** Problem statement **
Search the listing below for the line containing "clk_latency_ns 0.35 \". From there through the line containing "after global routing |", transcribe every line exactly, both ends included.

==============================

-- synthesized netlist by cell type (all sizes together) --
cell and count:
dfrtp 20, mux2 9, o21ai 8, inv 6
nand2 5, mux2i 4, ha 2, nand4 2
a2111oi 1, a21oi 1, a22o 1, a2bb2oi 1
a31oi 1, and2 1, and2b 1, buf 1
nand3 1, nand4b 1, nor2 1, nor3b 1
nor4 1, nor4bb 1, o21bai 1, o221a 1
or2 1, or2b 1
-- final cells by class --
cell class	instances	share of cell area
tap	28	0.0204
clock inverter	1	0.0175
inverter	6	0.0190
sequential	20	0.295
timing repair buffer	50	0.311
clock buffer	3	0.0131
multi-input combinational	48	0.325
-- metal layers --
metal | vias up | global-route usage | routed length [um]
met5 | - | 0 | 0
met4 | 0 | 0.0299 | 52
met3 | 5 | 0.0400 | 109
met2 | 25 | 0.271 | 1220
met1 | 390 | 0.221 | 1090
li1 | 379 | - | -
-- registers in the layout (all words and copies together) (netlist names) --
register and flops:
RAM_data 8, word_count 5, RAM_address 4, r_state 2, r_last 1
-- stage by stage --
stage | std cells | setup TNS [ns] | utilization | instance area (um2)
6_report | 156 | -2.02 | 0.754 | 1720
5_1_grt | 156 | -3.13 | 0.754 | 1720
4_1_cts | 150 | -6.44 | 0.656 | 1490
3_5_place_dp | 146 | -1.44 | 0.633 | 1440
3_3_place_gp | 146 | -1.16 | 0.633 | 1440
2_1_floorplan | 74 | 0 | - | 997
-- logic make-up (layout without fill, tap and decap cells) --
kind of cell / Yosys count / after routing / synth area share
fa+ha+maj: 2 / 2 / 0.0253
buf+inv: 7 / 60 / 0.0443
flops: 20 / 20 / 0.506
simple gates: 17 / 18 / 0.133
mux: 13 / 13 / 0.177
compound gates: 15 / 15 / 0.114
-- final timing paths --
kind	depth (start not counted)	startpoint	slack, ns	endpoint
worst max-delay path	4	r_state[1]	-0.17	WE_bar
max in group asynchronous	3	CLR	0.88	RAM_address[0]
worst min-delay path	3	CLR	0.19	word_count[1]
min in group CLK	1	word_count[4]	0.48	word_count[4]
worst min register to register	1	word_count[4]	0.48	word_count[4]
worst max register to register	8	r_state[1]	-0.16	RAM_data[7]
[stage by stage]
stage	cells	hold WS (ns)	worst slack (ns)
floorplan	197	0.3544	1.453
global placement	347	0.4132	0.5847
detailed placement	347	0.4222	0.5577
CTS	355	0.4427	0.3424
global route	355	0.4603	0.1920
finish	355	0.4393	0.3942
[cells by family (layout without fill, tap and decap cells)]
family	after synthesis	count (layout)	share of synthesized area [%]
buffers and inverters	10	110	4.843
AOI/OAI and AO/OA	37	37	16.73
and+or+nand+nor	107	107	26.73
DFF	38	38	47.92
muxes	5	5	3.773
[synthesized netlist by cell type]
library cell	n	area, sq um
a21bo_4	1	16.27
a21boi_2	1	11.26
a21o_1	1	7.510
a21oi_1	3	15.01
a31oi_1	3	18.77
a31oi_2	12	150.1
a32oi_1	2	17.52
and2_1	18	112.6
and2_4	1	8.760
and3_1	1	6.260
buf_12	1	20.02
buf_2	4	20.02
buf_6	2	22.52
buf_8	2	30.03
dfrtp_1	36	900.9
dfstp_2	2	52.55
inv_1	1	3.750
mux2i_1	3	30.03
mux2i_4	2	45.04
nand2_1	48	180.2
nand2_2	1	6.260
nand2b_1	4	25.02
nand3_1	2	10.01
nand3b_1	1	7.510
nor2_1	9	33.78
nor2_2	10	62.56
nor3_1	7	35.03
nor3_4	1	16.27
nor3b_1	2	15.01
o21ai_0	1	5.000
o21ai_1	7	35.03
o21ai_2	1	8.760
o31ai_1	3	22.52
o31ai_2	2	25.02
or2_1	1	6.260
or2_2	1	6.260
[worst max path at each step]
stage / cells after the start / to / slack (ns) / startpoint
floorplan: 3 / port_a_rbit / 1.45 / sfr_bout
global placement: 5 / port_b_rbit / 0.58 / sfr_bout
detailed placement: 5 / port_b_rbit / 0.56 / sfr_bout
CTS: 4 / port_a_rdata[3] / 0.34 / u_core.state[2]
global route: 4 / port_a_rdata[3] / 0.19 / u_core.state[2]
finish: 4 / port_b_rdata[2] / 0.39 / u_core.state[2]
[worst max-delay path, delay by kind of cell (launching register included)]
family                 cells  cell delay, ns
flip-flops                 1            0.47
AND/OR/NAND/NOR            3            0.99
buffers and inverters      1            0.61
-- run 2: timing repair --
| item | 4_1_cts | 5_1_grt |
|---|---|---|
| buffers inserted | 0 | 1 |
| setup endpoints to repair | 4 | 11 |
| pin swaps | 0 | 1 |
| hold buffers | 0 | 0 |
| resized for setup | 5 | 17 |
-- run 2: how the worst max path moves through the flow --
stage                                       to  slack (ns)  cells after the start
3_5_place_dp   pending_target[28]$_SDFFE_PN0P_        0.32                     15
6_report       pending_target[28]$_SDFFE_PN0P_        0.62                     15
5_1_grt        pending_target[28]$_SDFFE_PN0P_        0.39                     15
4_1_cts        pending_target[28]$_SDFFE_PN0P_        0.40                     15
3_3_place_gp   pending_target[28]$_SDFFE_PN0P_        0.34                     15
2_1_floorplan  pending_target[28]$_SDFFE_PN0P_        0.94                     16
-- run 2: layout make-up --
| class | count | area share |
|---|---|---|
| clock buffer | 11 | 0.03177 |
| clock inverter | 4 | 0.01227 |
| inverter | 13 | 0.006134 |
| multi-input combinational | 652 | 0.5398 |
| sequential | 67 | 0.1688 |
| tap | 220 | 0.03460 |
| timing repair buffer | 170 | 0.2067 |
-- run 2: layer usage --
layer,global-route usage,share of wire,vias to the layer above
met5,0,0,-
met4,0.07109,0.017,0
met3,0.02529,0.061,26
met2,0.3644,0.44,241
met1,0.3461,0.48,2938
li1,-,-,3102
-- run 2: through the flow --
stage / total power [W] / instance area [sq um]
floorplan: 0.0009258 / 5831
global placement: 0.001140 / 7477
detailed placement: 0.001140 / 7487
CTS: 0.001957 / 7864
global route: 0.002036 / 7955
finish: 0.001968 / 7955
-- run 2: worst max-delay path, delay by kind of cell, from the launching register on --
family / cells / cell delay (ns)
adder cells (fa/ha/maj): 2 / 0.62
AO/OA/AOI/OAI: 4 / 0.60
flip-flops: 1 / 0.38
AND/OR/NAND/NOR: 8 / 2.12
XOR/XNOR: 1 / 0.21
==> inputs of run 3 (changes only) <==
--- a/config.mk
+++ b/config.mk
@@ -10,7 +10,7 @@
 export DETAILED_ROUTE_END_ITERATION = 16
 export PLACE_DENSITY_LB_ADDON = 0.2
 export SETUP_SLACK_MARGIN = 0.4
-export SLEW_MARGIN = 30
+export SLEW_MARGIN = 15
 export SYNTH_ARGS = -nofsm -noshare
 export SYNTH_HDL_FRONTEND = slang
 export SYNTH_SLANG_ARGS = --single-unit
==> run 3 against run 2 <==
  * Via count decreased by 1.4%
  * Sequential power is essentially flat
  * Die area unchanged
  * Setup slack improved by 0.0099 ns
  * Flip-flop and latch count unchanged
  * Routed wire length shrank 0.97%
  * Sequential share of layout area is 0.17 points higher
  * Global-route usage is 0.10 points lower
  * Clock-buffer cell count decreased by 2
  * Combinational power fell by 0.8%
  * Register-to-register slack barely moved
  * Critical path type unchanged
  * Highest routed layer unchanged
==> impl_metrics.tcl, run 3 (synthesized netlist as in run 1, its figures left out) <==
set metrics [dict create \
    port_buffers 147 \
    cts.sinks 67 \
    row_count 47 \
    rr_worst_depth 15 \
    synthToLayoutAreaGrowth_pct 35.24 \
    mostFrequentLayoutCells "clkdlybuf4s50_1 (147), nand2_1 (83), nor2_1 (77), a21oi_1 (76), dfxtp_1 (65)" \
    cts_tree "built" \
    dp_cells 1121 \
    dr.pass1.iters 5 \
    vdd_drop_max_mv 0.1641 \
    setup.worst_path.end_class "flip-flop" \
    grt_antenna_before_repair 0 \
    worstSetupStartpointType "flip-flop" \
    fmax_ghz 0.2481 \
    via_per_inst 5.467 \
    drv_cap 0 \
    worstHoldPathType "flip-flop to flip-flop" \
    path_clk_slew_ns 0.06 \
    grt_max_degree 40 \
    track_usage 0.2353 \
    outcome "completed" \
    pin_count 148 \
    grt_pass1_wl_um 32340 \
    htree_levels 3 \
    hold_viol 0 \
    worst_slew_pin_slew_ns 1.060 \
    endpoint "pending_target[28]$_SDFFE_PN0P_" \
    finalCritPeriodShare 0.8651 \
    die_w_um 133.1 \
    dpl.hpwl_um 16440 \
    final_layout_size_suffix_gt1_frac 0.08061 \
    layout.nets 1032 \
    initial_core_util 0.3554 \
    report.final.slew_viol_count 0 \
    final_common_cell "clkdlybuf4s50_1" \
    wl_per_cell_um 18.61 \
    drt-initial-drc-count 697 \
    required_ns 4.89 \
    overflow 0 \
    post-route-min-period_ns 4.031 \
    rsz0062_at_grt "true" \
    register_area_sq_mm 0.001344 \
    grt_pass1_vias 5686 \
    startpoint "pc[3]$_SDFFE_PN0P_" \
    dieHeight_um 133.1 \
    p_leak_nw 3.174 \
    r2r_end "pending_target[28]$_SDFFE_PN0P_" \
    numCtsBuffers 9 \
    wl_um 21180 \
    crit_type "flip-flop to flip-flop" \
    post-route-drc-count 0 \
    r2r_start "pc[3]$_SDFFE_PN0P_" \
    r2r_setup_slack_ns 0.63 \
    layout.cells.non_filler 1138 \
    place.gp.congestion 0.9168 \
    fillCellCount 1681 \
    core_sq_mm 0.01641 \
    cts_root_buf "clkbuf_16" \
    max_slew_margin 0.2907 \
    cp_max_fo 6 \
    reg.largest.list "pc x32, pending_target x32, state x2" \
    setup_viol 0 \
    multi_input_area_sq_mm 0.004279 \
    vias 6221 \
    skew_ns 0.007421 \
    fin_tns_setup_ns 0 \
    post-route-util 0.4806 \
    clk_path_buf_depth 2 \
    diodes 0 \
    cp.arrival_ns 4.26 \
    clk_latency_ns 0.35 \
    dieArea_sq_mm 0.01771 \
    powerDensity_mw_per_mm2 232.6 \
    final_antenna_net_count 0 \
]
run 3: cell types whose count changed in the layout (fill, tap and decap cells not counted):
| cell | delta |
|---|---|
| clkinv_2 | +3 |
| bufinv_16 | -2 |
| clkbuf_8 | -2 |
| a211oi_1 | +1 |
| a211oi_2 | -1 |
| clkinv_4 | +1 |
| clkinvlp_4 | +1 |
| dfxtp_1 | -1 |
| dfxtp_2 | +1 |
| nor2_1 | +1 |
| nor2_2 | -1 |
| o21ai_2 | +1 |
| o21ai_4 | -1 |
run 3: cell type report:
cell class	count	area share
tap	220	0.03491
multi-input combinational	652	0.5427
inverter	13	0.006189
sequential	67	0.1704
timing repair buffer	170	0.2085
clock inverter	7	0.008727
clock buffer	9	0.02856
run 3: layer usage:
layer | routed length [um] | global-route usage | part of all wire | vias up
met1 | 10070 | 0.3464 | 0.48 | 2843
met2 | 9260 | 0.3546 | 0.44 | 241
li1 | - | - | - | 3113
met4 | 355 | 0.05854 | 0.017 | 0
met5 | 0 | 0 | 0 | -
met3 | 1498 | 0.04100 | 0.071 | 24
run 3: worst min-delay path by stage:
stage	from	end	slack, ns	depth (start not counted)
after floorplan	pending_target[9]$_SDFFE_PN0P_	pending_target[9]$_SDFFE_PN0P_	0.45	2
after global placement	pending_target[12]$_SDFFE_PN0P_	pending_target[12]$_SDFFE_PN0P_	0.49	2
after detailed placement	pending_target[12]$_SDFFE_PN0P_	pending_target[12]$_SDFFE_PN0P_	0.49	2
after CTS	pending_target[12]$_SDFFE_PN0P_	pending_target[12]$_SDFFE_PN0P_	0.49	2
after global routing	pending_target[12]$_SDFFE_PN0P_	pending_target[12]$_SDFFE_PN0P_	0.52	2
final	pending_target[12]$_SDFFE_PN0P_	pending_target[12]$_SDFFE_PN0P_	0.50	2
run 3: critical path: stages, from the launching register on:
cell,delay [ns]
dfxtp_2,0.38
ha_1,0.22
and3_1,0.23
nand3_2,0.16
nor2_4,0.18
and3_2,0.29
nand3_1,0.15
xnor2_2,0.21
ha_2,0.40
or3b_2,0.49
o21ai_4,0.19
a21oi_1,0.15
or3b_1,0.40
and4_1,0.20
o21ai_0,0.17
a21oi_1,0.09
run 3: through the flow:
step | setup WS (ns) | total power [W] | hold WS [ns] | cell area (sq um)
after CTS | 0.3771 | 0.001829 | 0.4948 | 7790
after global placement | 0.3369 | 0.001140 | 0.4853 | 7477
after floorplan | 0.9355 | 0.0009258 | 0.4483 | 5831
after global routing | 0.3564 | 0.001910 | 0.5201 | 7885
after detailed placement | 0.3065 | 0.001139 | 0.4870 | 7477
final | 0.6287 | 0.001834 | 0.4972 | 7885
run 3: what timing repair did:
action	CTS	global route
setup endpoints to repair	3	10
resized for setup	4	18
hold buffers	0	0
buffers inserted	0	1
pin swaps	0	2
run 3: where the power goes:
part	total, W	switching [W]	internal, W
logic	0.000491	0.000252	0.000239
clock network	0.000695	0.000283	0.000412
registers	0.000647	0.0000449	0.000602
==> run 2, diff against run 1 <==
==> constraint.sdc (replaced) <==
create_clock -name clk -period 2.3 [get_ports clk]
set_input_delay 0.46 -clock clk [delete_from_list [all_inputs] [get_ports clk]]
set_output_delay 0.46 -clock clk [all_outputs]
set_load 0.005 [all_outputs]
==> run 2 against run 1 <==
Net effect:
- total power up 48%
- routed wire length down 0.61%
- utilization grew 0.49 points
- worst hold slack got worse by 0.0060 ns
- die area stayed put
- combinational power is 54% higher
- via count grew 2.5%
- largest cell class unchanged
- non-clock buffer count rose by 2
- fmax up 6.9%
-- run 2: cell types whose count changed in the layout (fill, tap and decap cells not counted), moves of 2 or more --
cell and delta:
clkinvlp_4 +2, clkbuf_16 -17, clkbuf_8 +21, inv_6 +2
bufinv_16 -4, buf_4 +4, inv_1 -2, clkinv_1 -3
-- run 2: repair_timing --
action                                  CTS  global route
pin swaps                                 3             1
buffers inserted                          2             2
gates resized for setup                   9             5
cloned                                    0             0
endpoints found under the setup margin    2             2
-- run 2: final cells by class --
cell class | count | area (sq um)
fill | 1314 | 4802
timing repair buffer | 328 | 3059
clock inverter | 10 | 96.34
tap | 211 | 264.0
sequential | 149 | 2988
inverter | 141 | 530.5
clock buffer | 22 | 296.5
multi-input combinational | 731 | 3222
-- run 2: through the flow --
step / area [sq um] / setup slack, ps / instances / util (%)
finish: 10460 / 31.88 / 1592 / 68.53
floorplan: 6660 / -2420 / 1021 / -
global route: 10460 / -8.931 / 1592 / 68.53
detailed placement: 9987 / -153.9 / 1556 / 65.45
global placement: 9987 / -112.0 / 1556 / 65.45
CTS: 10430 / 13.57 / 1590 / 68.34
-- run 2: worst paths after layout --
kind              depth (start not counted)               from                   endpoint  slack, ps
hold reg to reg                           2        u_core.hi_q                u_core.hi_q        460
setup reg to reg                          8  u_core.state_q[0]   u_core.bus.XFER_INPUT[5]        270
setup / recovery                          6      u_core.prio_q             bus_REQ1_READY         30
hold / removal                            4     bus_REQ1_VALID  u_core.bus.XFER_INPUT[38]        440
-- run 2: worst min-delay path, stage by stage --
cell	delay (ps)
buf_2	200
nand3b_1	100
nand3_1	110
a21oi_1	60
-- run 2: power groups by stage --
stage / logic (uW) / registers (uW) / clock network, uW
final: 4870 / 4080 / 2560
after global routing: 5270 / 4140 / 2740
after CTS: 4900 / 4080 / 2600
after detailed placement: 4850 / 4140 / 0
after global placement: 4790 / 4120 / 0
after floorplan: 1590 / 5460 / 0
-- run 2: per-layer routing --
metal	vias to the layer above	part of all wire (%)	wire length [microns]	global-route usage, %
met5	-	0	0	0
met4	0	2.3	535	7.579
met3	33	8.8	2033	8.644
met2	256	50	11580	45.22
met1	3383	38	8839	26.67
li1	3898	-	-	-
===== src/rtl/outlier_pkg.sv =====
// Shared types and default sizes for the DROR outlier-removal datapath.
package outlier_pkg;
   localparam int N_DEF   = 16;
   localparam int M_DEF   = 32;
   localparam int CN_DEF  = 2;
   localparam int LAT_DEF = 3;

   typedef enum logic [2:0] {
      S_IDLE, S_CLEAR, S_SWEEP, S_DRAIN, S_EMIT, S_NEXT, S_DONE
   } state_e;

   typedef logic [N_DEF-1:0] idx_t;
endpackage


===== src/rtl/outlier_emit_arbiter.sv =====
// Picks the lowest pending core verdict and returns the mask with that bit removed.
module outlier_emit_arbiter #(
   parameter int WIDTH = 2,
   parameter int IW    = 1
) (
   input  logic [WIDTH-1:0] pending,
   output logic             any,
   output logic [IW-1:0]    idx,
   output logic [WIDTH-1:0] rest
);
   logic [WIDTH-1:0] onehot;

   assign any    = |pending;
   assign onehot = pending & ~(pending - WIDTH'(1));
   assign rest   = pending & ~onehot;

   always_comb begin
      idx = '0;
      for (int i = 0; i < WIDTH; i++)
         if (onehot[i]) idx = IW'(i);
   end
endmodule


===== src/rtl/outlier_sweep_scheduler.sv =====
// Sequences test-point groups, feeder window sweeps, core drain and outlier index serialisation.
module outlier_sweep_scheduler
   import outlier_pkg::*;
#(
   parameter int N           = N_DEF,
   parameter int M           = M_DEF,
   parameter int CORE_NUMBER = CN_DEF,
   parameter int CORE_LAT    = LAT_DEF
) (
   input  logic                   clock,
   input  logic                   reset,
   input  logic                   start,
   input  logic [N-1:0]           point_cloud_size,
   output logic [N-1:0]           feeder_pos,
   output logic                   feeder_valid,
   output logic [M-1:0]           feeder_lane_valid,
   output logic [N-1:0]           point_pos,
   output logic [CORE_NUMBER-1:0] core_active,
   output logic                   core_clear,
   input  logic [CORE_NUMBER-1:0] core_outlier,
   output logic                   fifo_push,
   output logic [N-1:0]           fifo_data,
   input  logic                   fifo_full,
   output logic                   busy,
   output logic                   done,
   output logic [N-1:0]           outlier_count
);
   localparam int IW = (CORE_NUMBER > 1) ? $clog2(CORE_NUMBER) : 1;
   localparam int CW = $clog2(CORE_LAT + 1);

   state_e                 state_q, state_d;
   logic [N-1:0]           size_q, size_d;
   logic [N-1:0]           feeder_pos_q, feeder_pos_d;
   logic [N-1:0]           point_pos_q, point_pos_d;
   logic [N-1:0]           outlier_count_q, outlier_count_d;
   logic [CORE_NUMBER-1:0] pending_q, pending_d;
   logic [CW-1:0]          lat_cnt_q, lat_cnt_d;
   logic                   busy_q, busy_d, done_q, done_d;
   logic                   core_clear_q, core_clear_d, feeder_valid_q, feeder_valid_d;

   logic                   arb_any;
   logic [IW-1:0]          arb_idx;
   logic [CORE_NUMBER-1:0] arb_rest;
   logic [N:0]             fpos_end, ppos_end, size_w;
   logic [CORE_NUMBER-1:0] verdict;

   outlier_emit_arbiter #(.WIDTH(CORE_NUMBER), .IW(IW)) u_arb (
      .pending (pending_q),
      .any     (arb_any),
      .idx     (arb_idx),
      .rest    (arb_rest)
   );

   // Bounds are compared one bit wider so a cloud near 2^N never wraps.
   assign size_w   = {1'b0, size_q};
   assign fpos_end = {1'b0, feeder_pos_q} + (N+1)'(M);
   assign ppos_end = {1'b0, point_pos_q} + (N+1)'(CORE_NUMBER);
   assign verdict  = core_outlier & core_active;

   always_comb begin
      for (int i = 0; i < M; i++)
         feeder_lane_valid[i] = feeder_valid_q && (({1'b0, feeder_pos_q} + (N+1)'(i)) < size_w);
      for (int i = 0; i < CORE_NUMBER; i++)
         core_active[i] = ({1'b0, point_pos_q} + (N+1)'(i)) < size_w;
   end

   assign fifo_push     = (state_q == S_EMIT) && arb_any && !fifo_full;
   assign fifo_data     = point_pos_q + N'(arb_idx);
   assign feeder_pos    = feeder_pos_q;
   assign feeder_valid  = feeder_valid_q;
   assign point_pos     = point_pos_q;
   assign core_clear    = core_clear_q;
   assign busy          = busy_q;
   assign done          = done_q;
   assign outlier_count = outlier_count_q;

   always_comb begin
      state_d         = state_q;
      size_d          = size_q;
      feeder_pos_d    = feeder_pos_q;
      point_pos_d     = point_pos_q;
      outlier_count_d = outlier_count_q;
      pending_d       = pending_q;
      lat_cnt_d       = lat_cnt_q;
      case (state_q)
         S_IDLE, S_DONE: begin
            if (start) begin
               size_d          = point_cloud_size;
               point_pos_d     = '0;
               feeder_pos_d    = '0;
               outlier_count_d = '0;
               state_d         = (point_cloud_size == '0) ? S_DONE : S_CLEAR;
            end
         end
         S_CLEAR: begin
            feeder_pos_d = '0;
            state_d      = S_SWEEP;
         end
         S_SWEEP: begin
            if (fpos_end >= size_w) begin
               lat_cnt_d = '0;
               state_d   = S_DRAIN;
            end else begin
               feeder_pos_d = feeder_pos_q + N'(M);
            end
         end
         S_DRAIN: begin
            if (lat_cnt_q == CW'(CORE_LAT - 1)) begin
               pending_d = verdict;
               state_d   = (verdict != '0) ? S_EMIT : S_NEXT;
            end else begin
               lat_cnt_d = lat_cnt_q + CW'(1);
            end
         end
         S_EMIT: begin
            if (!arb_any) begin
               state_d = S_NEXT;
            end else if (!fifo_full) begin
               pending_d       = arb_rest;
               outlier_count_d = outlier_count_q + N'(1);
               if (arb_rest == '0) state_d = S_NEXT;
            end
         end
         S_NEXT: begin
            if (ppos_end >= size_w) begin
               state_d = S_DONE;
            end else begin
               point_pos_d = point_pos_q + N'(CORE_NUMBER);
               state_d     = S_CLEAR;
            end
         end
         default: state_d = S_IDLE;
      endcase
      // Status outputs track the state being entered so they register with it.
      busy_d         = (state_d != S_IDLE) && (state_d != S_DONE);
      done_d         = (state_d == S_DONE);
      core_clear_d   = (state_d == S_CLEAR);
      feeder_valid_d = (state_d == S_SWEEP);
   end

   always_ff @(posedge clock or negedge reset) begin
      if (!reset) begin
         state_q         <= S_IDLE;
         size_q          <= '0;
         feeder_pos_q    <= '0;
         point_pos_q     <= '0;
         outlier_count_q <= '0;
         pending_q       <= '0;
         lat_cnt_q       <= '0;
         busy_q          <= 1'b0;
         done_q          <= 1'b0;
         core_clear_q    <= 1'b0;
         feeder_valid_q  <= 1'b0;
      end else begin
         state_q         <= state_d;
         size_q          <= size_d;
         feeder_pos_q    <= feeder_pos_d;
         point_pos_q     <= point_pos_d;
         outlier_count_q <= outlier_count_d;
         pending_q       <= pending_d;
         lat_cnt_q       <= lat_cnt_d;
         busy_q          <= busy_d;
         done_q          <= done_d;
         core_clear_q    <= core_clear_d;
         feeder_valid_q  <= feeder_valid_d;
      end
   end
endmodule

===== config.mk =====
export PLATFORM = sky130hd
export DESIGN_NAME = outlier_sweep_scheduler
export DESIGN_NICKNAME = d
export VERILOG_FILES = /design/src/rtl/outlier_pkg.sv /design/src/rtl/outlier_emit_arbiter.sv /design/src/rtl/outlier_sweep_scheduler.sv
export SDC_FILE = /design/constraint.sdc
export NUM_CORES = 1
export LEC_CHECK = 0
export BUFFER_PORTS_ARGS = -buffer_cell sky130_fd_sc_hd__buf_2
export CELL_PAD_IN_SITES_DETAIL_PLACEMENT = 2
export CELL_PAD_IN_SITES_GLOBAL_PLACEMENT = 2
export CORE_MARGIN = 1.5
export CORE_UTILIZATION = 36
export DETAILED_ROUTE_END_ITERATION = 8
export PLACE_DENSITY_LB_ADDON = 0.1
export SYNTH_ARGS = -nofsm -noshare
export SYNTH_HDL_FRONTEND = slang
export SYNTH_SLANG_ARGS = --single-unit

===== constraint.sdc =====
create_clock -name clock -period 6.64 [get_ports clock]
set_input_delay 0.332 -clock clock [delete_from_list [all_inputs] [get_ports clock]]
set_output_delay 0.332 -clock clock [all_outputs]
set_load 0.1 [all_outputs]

==============================

** Exercise answer **
    clk_latency_ns 0.35 \
    dieArea_sq_mm 0.01771 \
    powerDensity_mw_per_mm2 232.6 \
    final_antenna_net_count 0 \
]
run 3: cell types whose count changed in the layout (fill, tap and decap cells not counted):
| cell | delta |
|---|---|
| clkinv_2 | +3 |
| bufinv_16 | -2 |
| clkbuf_8 | -2 |
| a211oi_1 | +1 |
| a211oi_2 | -1 |
| clkinv_4 | +1 |
| clkinvlp_4 | +1 |
| dfxtp_1 | -1 |
| dfxtp_2 | +1 |
| nor2_1 | +1 |
| nor2_2 | -1 |
| o21ai_2 | +1 |
| o21ai_4 | -1 |
run 3: cell type report:
cell class	count	area share
tap	220	0.03491
multi-input combinational	652	0.5427
inverter	13	0.006189
sequential	67	0.1704
timing repair buffer	170	0.2085
clock inverter	7	0.008727
clock buffer	9	0.02856
run 3: layer usage:
layer | routed length [um] | global-route usage | part of all wire | vias up
met1 | 10070 | 0.3464 | 0.48 | 2843
met2 | 9260 | 0.3546 | 0.44 | 241
li1 | - | - | - | 3113
met4 | 355 | 0.05854 | 0.017 | 0
met5 | 0 | 0 | 0 | -
met3 | 1498 | 0.04100 | 0.071 | 24
run 3: worst min-delay path by stage:
stage	from	end	slack, ns	depth (start not counted)
after floorplan	pending_target[9]$_SDFFE_PN0P_	pending_target[9]$_SDFFE_PN0P_	0.45	2
after global placement	pending_target[12]$_SDFFE_PN0P_	pending_target[12]$_SDFFE_PN0P_	0.49	2
after detailed placement	pending_target[12]$_SDFFE_PN0P_	pending_target[12]$_SDFFE_PN0P_	0.49	2
after CTS	pending_target[12]$_SDFFE_PN0P_	pending_target[12]$_SDFFE_PN0P_	0.49	2
after global routing	pending_target[12]$_SDFFE_PN0P_	pending_target[12]$_SDFFE_PN0P_	0.52	2
final	pending_target[12]$_SDFFE_PN0P_	pending_target[12]$_SDFFE_PN0P_	0.50	2
run 3: critical path: stages, from the launching register on:
cell,delay [ns]
dfxtp_2,0.38
ha_1,0.22
and3_1,0.23
nand3_2,0.16
nor2_4,0.18
and3_2,0.29
nand3_1,0.15
xnor2_2,0.21
ha_2,0.40
or3b_2,0.49
o21ai_4,0.19
a21oi_1,0.15
or3b_1,0.40
and4_1,0.20
o21ai_0,0.17
a21oi_1,0.09
run 3: through the flow:
step | setup WS (ns) | total power [W] | hold WS [ns] | cell area (sq um)
after CTS | 0.3771 | 0.001829 | 0.4948 | 7790
after global placement | 0.3369 | 0.001140 | 0.4853 | 7477
after floorplan | 0.9355 | 0.0009258 | 0.4483 | 5831
after global routing | 0.3564 | 0.001910 | 0.5201 | 7885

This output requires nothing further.